We now have the inverse of the set we matched before. In other words, the values in Column 1 correspond to the lines that don't start with a tab character.

(Eagle-eyed participants may have noticed that clicking on invert when we had a filter for lines with tabs, we would have got the same result. There is usually multiple ways to achieve the same thing in OR!)

Let's put this in a separate column called heading.


steps:
  • Column 1 menu > Edit column > add column based on this one
  • New column name => heading
  • Click OK
  • Column 1 menu > Edit column > Remove this column

We don't need Column 1 any more, so we remove it.

Undo/Redo

Don't be afraid to delete data! It's easy to step backwards and forwards through the steps in a project. In the left hand panel, there is a tab for Undo / Redo. We can jump back to a prior state just by choosing an earlier item in the list.

In addition to this, we can extract a list of operations and reapply them. This is an advanced topic at this stage, however.

For now, let's jump back to the start:


steps:
  • Choose the Undo / Redo tab on the left
  • Choose the first step 0. Create project

Often, there's more than one way to get to the same result in OR. At any given time, you can only see a fraction of what might occur in the total dataset. In the process of exploring, you may discover irregularities that make previous steps invalid. Do not fear stepping back and repeating steps. Often there are better ways of doing things once you understand the data. For instance, we can create our two columns with a single step:


steps:
  • Column 1 menu > Edit Column > Split into several columns
  • Separator => \t (check regular expression)

This should produce an almost identical result in a single step. We'll rename the columns and then the solution is identical:


steps:
  • Column 1 1 menu > Edit column > Rename this column => heading
  • Column 1 2 menu > Edit column > Rename this column => indent

Records

We now have the beginnings of a "record" structure. If we switch from rows to records, items in the indent column are grouped under our heading values.

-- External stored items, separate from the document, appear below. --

What follows belongs to an exercise in optimizing a design on an open flow for small area, a short achievable clock period and few clock cycles per item; a production flow would make more cautious choices. Where RTL was checked, it was by simulation tests only, not by an equivalence proof against the original. Function not checked in runs 6 and 7: the RTL went through the layout flow alone.

==> flow/design.v <==
module cell_check (
    input  wire        clk,
    input  wire        rst,
    input  wire        in_valid,
    output wire        in_ready,
    input  wire [31:0] in_data,      
    input  wire [3:0]  in_stream,    
    output reg         res_valid,    
    output reg  [1:0]  res_kind,     
    output reg  [3:0]  res_stream,
    output reg  [15:0] res_lost      
);
    localparam [31:0] POLY_R = 32'hEDB8_8320;    
    localparam [31:0] HC     = 32'h76AD_8866;
    localparam [1023:0] FM = {32'h826880EF, 32'hC35CC098, 32'hE3C6E0A3, 32'h71E37051, 32'hBA9938C7, 32'hDF241C8C, 32'h6F920E46, 32'hB5A187CC, 32'hD8B84309, 32'h6C5C2184, 32'hB446902D, 32'hD84BC8F9, 32'hEE4D6493, 32'h7726B249, 32'h3B935924, 32'h1DC9AC92, 32'h8C8C56A6, 32'h46462B53, 32'h232315A9, 32'h11918AD4, 32'h08C8C56A, 32'h046462B5, 32'h805AB1B5, 32'hC245D835, 32'h6122EC1A, 32'h3091760D, 32'h9A203BE9, 32'h4D101DF4, 32'h26880EFA, 32'h1344077D, 32'h09A203BE, 32'h04D101DF};
    function [31:0] crc_shift32;
        input [31:0] x;
        integer j;
        begin
            for (j = 0; j < 32; j = j + 1)
                crc_shift32[j] = ^(x & FM[32*j +: 32]);
        end
    endfunction
    function [31:0] bswap;
        input [31:0] w;
        bswap = {w[7:0], w[15:8], w[23:16], w[31:24]};
    endfunction
    localparam [1:0] S_W0  = 2'd0,   
                     S_W1  = 2'd1,   
                     S_PRE = 2'd2,   
                     S_DAT = 2'd3;   
    reg  [1:0]  st;
    reg         rdy;         
    reg  [6:0]  wcnt;        
    reg  [31:0] cx;          
    reg         dec;         
    reg  [31:0] acc;         
    wire        take = in_valid & rdy_st;
    wire        last = (wcnt == 7'd66);
    reg         idle;
    reg  [15:0] seq;         
    reg  [3:0]  cs;          
    wire        rdy_st = (st == S_W0) || (st == S_DAT);
    assign in_ready = rdy;
    always @(posedge clk) begin
        if (st == S_W1)
            cx <= ~bswap({5'd0, acc[27:17], acc[7:0], in_data[31:24]});
        else if (st == S_PRE)
            cx <= crc_shift32(cx) ^ bswap(acc);
        else if (st == S_DAT && take)
            cx <= crc_shift32(cx) ^ (last ? ~in_data : bswap(in_data));
        if (st == S_PRE)
            wcnt <= 7'd0;
        else if (take)
            wcnt <= wcnt + 7'd1;
        dec <= 1'b0;
        rdy <= 1'b1;
        if (rst)
            st <= S_W0;
        else begin
            case (st)
            S_W0:
                if (take) begin
                    st  <= S_W1;
                    rdy <= 1'b0;
                end
            S_W1: begin
                rdy <= 1'b0;
                if (in_valid) st <= S_PRE;
            end
            S_PRE: st <= S_DAT;
            default:
                if (take && last) begin
                    st  <= S_W0;
                    dec <= 1'b1;
                end
            endcase
        end
    end
    reg  [16:0] ring [0:15];
    reg  [3:0]  head;
    reg  [15:0] lseq;        
    reg         lsync;
    reg  [3:0]  lid;
    reg         dirty;       
    wire        hit   = (head == lid);
    wire        fetch = (lid != cs) && !dirty && (head == cs);
    integer k;
    always @(posedge clk) begin
        ring[0] <= hit ? {lsync & ~rst, lseq} : {ring[15][16] & ~rst, ring[15][15:0]};
        for (k = 1; k < 16; k = k + 1)
            ring[k] <= {ring[k-1][16] & ~rst, ring[k-1][15:0]};
        head <= rst ? 4'd0 : head + 4'd1;
    end
    reg         dq;          
    wire [15:0] delta = idle ? seq : (lsync ? (lseq ^ seq) : 16'd0);
    wire [31:0] macc  = acc[0] ? ((acc >> 1) ^ POLY_R) : (acc >> 1);
    wire        hwin  = (wcnt[6:4] == 3'd3) || (wcnt == 7'd64);
    wire [3:0]  hcnt  = wcnt[3:0];
    always @(posedge clk) begin
        if (st == S_W0 && take)
            acc <= in_data;
        else if (st == S_DAT && take && hwin) begin
            dq  <= delta[{~hcnt[3], hcnt[2:0]}];
            acc <= (wcnt == 7'd48) ? 32'd0 : (macc ^ (dq ? HC : 32'd0));
        end
    end
    reg         ok_a, ok_b, dec2;
    wire [15:0] expv   = lsync ? lseq : seq;
    wire [15:0] exp1   = expv + 16'd1;
    wire [15:0] seq1   = seq + 16'd1;
    wire [15:0] nseq   = ok_a ? exp1 : seq1;
    wire        kind2  = !idle && !ok_a && ok_b;
    wire        upd    = dec2 && !idle && (ok_a || ok_b);
    always @(posedge clk) begin
        ok_a <= (cx == acc);                   
        ok_b <= (cx == 32'd0);                 
        dec2 <= dec & ~rst;
        if (rst) begin
            lsync <= 1'b0;
            dirty <= 1'b0;
            lid   <= 4'd0;
        end else if (upd) begin
            lseq  <= nseq;
            lsync <= 1'b1;
            dirty <= 1'b1;
        end else if (fetch) begin
            lseq  <= ring[15][15:0];
            lsync <= ring[15][16];
            lid   <= cs;
        end else if (hit)
            dirty <= 1'b0;
        if (st == S_PRE) begin
            cs   <= in_stream;
            seq  <= {acc[7:0], in_data[31:24]};
            idle <= (acc[31:28] == 4'd0);
        end
        res_valid  <= dec2 & ~rst;
        res_kind   <= idle ? (ok_a ? 2'd1 : 2'd3) : (ok_a ? 2'd0 : (ok_b ? 2'd2 : 2'd3));
        res_stream <= cs;
        res_lost   <= kind2 ? (seq - lseq) : 16'd0;
    end
endmodule
==> flow/flow/run.sh <==
#!/bin/bash
# Standard layout, with the timing repair aimed further below the clock period
# than the 5 ns SETUP_SLACK_MARGIN allows in config.mk, plain buffers on the
# ports and the clock tree settings below. Make's own output goes to make.log;
# each ORFS step writes its log under orfs/logs/.
set -euo pipefail
bash standard.sh 'BUFFER_PORTS_ARGS=-buffer_cell sky130_fd_sc_hd__buf_1' \
    'CTS_ARGS=-sink_clustering_enable -repair_clock_nets -sink_clustering_size 28 -sink_clustering_max_diameter 70 -buf_list sky130_fd_sc_hd__clkbuf_16 -dont_use_dummy_load' \
    SETUP_SLACK_MARGIN=5.5 finish > make.log 2>&1
==> flow/standard.sh <==
#!/bin/bash
# synth_recipe.tcl (not shown) runs the flow's synth.tcl, then flattens the netlist and writes it again
# the make line also repeats each setting of config.mk as NAME=value (left out here)
make -C /OpenROAD-flow-scripts/flow DESIGN_CONFIG=/design/flow/config.mk WORK_HOME=/design/flow/orfs CLKGATE_MAP_FILE= SYNTH_SCRIPT=/design/flow/synth_recipe.tcl "${@:-finish}"
==> flow/config.mk <==
export PLATFORM = sky130hd
export DESIGN_NAME = cell_check
export DESIGN_NICKNAME = cell_check
export VERILOG_FILES = /design/flow/design.v
export SDC_FILE = /design/flow/constraint.sdc
export NUM_CORES = 4
export LEC_CHECK = 0
export CAP_MARGIN = 20
export CORE_MARGIN = 2
export CORE_UTILIZATION = 40
export SLEW_MARGIN = 20
==> flow/constraint.sdc <==
create_clock -name core_clock -period 8.0 [get_ports {clk}]
set_input_delay 1.6000 -clock core_clock [delete_from_list [all_inputs] [get_ports {clk}]]
set_output_delay 1.6000 -clock core_clock [all_outputs]
set_load 0.01 [all_outputs]
==> reports/metrics.yaml, run 1 <==
io_pins: 63
finalHoldViolations: 0
root_buffer: "clkbuf_16"
synth_seq_area_share: 0.558
grt_max_degree: 66
rrSetupSlack_ps: 5510
hold_buffers: 0
finalSetupViolCount: 0
finClkSkew_ps: 53.5
dr.pass1.iters: 5
routed_wl_um: 40400
status: "timing/DRC/antenna clean"
worstPathRequired_ps: 8190
hold_start: "ring[2][3]"
grt_use_total: 0.178
rr_endpoint: "cx[2]"
placed_cells: 2001
fin_cells: 2077
ys_ff_latch: 421
path_max_fanout: 16
synth_ff_type: "dfxtp_1"
initial_core_util: 0.404
busiest_layer: "met2"
grtUsageMet3: 0.0195
clock_sinks: 421
rows: 75
grt_pass1_vias: 9849
fmax_ghz: 0.386
cp-startpoint: "in_valid"
dieHeight_um: 210
worstSetupEndpointType: "flip-flop"
crit_type: "in -> reg"
reg2regPathDepth: 8
place_congestion: 0.903
fin_crit_ps: 2590
finalMaxSlewViolations: 0
wl_per_cell_um: 19.4
fp.coreArea_um2: 41900
syn_nets: 1559
die_x_um: 210
tritoncts.num_buffers: 25
period_share: 0.324
n_fill_cell: 3909
vias: 10500
cts_tree: "done"
grt_pass1_wl_um: 59600
area_growth_pct: 12.1
met1_usage: 0.253
synth_area_per_cell_um2: 11.5
drive_above_1_share: 0.131
antenna_found_initial: 0
maxCapViolCount: 0
hold_end: "ring[3][3]"
rsz0062_at_grt: "yes"
holdPathStages: 0
portBuffers: 62
nNetsFinal: 1620
path_clk_slew_ps: 90
synth-edff-count: 102
syn_inst: 1478
cts_max_path_buffers: 3
syn_area_um2: 16900
critical_path_arrival_ps: 2780
dieArea_um2: 44000
critPathLaunchType: "input port"
antenna_left: 0
cts_max_level: 1
place_hpwl_um: 27600
crit_slowest_cell: "nor2b_4"
ys_async_sr_fraction: 0
worst_slew_pin_slew_ps: 770
crit_chain: "buf_1 -> nor2b_4 -> nand3_2 -> nand2b_4"
hp-class: "reg -> reg"
clk_latency_ps: 550
drt-initial-drc-count: 891
drc: 0
gr-usage-met2: 0.287
relSlewSlack: 0.485
via_per_inst: 5.08
fin_setup_tns_ps: 0
r2r_start: "cx[25]"
final_common_cell: "dfxtp_1"
synth.distinct_cells: 66
cpPeakStageDelay_ps: 360
yosysWarnings: 2
grt_overflow: 0
mostFrequentLayoutCells: "dfxtp_1 (310), xnor2_1 (217), edfxtp_1 (102)"
## worst max-delay path: cells and delay by family
| family | cells | cell delay, ps |
|---|---|---|
| simple gates | 3 | 910 |
| buf+inv | 1 | 260 |
## stage by stage
step	utilization	area, um2	hold slack [ps]	worst slack, ps
2_1_floorplan	-	17000	310	5370
3_3_place_gp	0.419	17500	310	4680
3_5_place_dp	0.419	17500	312	4630
4_1_cts	0.444	18600	275	5380
5_1_grt	0.453	19000	276	5360
6_report	0.453	19000	272	5410
## what timing repair did
item	4_1_cts	5_1_grt
gates cloned	0	2
endpoints found under the setup margin	147	92
endpoints found under the hold margin	0	0
pin swaps	8	11
buffers inserted	32	16
gates resized for setup	52	40
## how the worst max path moves through the flow
| stage | slack [ps] | cells after the start | endpoint |
|---|---|---|---|
| 2_1_floorplan | 5370 | 4 | acc[0] |
| 3_3_place_gp | 4680 | 4 | acc[14] |
| 3_5_place_dp | 4630 | 4 | acc[12] |
| 4_1_cts | 5380 | 1 | res_lost[5] |
| 5_1_grt | 5360 | 4 | acc[19] |
| 6_report | 5410 | 4 | acc[19] |
## area by class of cell
class | count | area [um2] | area share
flip-flops and latches | 421 | 9460 | 0.499
multi-input cells | 911 | 7210 | 0.380
repair buffers | 117 | 754 | 0.0398
well taps | 539 | 674 | 0.0356
clock buffers | 25 | 626 | 0.0330
inverters | 63 | 236 | 0.0125
diodes | 1 | 2.50 | 0.000132
## cells in the mapped netlist (2+ instances only)
cell      number  area share
dfxtp_1      319        0.38
xnor2_1      237        0.12
edfxtp_1     102        0.18
nor2_1        87       0.019
xor2_1        86       0.045
nand2_1       75       0.017
inv_1         63       0.014
o21ai_0       60       0.018
a21oi_1       59       0.017
mux2i_1       43       0.025
ha_1          41       0.030
buf_2         40       0.012
a22o_1        32       0.017
clkbuf_1      31      0.0069
nor2b_1       22      0.0081
a211oi_1      21      0.0093
nor4_1        17      0.0063
xnor2_2       13       0.012
nand4_1       12      0.0044
nand3_1       10      0.0030
nand2b_1       9      0.0033
a21o_1         8      0.0035
nor3_1         8      0.0024
buf_4          6      0.0027
o21bai_1       6      0.0027
a31oi_1        5      0.0018
o211ai_1       5      0.0022
o21ai_1        5      0.0015
and3_1         4      0.0015
buf_6          4      0.0027
and2_1         3      0.0011
buf_1          3     0.00067
mux2_2         3      0.0020
or3_1          3      0.0011
a211o_1        2      0.0010
mux4_2         2      0.0027
nor3b_1        2     0.00089
o21a_1         2     0.00089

Records are extremely useful, and they are determined by the column in the left-most position. With a little care, we can construct multiply-nested structures and operate on any level in that nesting.

bring rows into a single cell

Sometimes it makes sense to switch between items in rows and items in columns. An intermediary state between the two is to bring all the rows in a single column into a single row, separated by some kind of delimiter character.

Lets join all the indented cells togther into a single row within the same column. First check that the character(s) we use as a delimiter are not already in use. Search for the @ symbol in the indent column. We should have zero matches, which means it'll be a suitable delimiter.

steps:
  • indent menu > edit cells > Join multi-valued cells...
  • enter @ and click OK

We can reverse what we've done, by splitting each cell it into rows again:

steps:
  • indent menu > edit cells > Split multi-valued cells...
  • enter @ and click OK

Note however, that we don't have blank cells at the top of every record. The blank line at the top of each record is not preserved when joining. This is actually a useful feature, as it's a way of compressing the record into the structure we're looking for.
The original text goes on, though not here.